● What you will do: Your answer must consist of the lines running from the one that holds "Step 2 also" to the end of the data, copied exactly.

● Extracted records:
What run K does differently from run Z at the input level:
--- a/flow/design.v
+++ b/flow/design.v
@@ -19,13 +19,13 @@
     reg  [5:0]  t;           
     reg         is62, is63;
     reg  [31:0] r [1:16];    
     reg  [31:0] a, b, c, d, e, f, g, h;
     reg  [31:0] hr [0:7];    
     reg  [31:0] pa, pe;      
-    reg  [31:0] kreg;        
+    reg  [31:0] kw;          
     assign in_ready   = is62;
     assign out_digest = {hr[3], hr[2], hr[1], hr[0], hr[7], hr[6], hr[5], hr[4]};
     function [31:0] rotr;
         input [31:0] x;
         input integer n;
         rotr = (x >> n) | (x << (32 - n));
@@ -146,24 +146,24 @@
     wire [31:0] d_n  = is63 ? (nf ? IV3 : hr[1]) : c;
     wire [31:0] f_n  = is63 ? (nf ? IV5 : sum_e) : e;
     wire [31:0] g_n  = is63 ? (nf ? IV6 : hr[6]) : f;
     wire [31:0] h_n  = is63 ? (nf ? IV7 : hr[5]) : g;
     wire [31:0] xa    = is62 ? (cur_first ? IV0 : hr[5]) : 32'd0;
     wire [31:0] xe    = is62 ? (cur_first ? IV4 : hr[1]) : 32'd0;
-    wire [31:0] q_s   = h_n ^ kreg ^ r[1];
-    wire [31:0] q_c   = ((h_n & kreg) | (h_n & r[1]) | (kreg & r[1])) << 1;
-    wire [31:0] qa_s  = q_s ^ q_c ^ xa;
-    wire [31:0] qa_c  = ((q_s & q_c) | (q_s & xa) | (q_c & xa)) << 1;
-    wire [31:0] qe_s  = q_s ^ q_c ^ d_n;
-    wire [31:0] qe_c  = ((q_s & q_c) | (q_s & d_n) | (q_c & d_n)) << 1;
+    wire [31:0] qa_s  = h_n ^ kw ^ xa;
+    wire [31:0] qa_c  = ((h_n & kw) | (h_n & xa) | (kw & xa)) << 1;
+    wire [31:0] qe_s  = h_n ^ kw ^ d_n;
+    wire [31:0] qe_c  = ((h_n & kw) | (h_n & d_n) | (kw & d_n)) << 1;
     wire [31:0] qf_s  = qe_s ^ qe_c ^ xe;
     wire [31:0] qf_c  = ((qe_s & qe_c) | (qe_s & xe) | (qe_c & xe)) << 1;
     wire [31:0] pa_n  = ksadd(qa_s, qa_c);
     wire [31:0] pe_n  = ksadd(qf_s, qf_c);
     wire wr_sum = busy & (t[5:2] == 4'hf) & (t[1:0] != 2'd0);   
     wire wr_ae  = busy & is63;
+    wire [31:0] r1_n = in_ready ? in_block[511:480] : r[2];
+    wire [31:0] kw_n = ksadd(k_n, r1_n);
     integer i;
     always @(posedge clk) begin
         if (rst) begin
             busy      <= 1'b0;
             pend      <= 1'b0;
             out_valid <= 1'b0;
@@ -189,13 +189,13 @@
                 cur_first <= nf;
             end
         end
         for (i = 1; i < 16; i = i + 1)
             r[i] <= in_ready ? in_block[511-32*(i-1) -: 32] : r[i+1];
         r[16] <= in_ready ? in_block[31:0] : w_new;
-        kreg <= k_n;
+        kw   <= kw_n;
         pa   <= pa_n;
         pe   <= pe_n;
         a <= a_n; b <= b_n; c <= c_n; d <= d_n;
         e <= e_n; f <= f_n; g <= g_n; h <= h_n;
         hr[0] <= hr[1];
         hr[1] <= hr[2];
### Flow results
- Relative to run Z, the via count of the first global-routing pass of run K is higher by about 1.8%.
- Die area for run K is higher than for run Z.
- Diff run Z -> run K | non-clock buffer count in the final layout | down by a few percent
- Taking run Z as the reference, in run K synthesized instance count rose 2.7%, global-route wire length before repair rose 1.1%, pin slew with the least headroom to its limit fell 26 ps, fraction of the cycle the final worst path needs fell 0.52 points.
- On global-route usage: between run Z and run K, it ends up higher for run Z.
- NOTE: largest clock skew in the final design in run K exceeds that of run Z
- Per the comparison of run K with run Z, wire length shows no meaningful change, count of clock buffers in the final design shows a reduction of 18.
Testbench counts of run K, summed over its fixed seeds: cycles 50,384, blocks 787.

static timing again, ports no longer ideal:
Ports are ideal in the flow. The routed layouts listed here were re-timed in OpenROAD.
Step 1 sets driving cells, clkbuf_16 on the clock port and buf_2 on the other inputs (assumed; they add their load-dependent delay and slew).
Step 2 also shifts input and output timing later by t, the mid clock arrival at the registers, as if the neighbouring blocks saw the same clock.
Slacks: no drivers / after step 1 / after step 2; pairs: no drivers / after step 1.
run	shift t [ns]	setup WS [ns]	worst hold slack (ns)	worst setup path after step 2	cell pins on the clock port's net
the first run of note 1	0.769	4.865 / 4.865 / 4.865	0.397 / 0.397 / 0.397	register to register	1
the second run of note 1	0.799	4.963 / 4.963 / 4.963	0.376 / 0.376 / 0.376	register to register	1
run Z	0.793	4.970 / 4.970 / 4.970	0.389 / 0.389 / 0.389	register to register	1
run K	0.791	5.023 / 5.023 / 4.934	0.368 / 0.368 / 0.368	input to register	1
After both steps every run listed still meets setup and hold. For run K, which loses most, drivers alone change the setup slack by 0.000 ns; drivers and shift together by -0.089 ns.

● Task result:
Step 2 also shifts input and output timing later by t, the mid clock arrival at the registers, as if the neighbouring blocks saw the same clock.
Slacks: no drivers / after step 1 / after step 2; pairs: no drivers / after step 1.
run	shift t [ns]	setup WS [ns]	worst hold slack (ns)	worst setup path after step 2	cell pins on the clock port's net
the first run of note 1	0.769	4.865 / 4.865 / 4.865	0.397 / 0.397 / 0.397	register to register	1
the second run of note 1	0.799	4.963 / 4.963 / 4.963	0.376 / 0.376 / 0.376	register to register	1
run Z	0.793	4.970 / 4.970 / 4.970	0.389 / 0.389 / 0.389	register to register	1
run K	0.791	5.023 / 5.023 / 4.934	0.368 / 0.368 / 0.368	input to register	1
After both steps every run listed still meets setup and hold. For run K, which loses most, drivers alone change the setup slack by 0.000 ns; drivers and shift together by -0.089 ns.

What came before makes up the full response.